By VIKRAM DAVID AMAR

Thursday, Apr. 13, 2006

In my most recent column, Part One of this series, I described an important legal challenge being raised in Alabama federal court against the so-called Deficit Reduction Act of 2005. (A second lawsuit, along the same lines as the one I described, has been filed by Public Citizen in Washington DC.)

The gist of these lawsuits is that the version of the Act passed by the Senate and signed by the President was never, in fact, voted on favorably by the House of Representatives, and thus cannot be considered a "Law of the United States" under the Constitution. As I previously explained, the factual allegations concerning Congressional procedural irregularity seem strong (but remain to be proven), and the plaintiffs' legal theory on the merits is pretty unassailable. The biggest question may be whether courts will entertain the cases at all.

In today's column, I discuss what is perhaps the highest hurdle facing the plaintiffs in these cases - the so-called "political question" doctrine. Under this judge-fashioned doctrine, federal courts designate certain kinds of disputes "non-justiciable" questions - that is, questions into which they believe judges simply cannot inquire without offending the delicate separation-of-powers balance set up by our Constitution.

Political question doctrine is an amorphous body of law that allows federal courts to pick and choose when they will stay out of the fray. How will political question doctrine apply in this case? And is this the kind of dispute in which courts should step in, or refrain from doing so?

The Supreme Court Precedent Confronting Challengers to the Deficit Reduction Act: Marshall Field v. Clark

On the face of things, the requirement under Article I, Section 7 of the Constitution that a bill - the same bill - pass both houses of Congress before it can be signed into law would seem like something courts can and should implement.
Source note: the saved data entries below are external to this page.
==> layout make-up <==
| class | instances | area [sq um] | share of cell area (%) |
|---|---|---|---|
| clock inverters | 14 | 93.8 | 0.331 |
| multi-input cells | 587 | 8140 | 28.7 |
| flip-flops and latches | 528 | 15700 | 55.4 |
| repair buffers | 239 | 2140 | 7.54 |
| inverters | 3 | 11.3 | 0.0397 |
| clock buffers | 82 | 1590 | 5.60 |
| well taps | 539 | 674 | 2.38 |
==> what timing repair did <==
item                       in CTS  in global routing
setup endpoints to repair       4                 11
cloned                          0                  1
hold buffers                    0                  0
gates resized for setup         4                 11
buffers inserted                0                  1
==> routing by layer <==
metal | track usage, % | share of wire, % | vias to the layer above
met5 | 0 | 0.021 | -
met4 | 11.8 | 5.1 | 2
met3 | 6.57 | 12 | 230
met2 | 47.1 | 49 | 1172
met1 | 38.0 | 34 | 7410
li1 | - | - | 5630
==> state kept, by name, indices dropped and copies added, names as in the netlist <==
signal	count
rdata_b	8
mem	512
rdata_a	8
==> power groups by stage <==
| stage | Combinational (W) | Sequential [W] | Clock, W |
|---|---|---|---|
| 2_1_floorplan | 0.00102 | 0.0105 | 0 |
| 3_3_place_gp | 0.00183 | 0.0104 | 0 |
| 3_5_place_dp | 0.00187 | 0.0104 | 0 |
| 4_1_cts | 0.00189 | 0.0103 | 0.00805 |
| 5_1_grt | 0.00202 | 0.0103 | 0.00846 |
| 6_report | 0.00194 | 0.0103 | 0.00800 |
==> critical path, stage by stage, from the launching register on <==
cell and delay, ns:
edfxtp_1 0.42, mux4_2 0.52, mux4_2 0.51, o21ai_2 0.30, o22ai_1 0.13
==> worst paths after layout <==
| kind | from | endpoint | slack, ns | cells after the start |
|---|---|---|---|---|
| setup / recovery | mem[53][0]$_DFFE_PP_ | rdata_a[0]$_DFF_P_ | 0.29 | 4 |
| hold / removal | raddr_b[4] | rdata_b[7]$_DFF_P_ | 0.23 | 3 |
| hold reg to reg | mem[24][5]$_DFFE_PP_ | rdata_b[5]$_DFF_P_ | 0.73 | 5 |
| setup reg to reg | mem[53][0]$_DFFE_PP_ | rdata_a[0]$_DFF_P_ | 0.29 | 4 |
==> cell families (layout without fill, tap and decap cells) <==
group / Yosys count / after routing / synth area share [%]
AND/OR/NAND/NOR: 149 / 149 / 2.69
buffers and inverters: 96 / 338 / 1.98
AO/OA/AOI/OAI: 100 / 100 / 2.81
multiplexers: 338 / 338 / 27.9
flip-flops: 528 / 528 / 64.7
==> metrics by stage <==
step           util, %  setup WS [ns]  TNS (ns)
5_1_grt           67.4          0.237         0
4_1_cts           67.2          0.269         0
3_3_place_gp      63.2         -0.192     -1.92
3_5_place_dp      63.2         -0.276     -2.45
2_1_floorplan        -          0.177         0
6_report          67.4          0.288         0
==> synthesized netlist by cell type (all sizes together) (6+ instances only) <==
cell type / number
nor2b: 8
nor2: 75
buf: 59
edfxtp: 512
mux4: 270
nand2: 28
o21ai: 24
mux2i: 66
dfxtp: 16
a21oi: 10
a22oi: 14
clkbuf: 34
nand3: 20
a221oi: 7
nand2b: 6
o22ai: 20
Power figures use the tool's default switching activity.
Judges enforce procedural requirements all the time; the very idea of "due process of law" embodied in the Fifth and Fourteenth Amendments presupposes that courts will set aside government actions that have not been accomplished in the proper manner.

But an 1892 decision, Marshall Field v. Clark, presents a big obstacle here. In that case, plaintiffs alleged that the version of a statute signed by the President in fact omitted a section that had been included in the version approved by both the House and the Senate. Plaintiffs offered to prove this fact by reference to the legislative "Journals" that the Constitution explicitly requires each house to keep as a record of its proceedings in the so-called "Journal Clause," Article I, Section 5. Plaintiffs argued that these constitutionally-mandated Journals should be considered the definitive evidence for determining what measure actually passed each legislative chamber.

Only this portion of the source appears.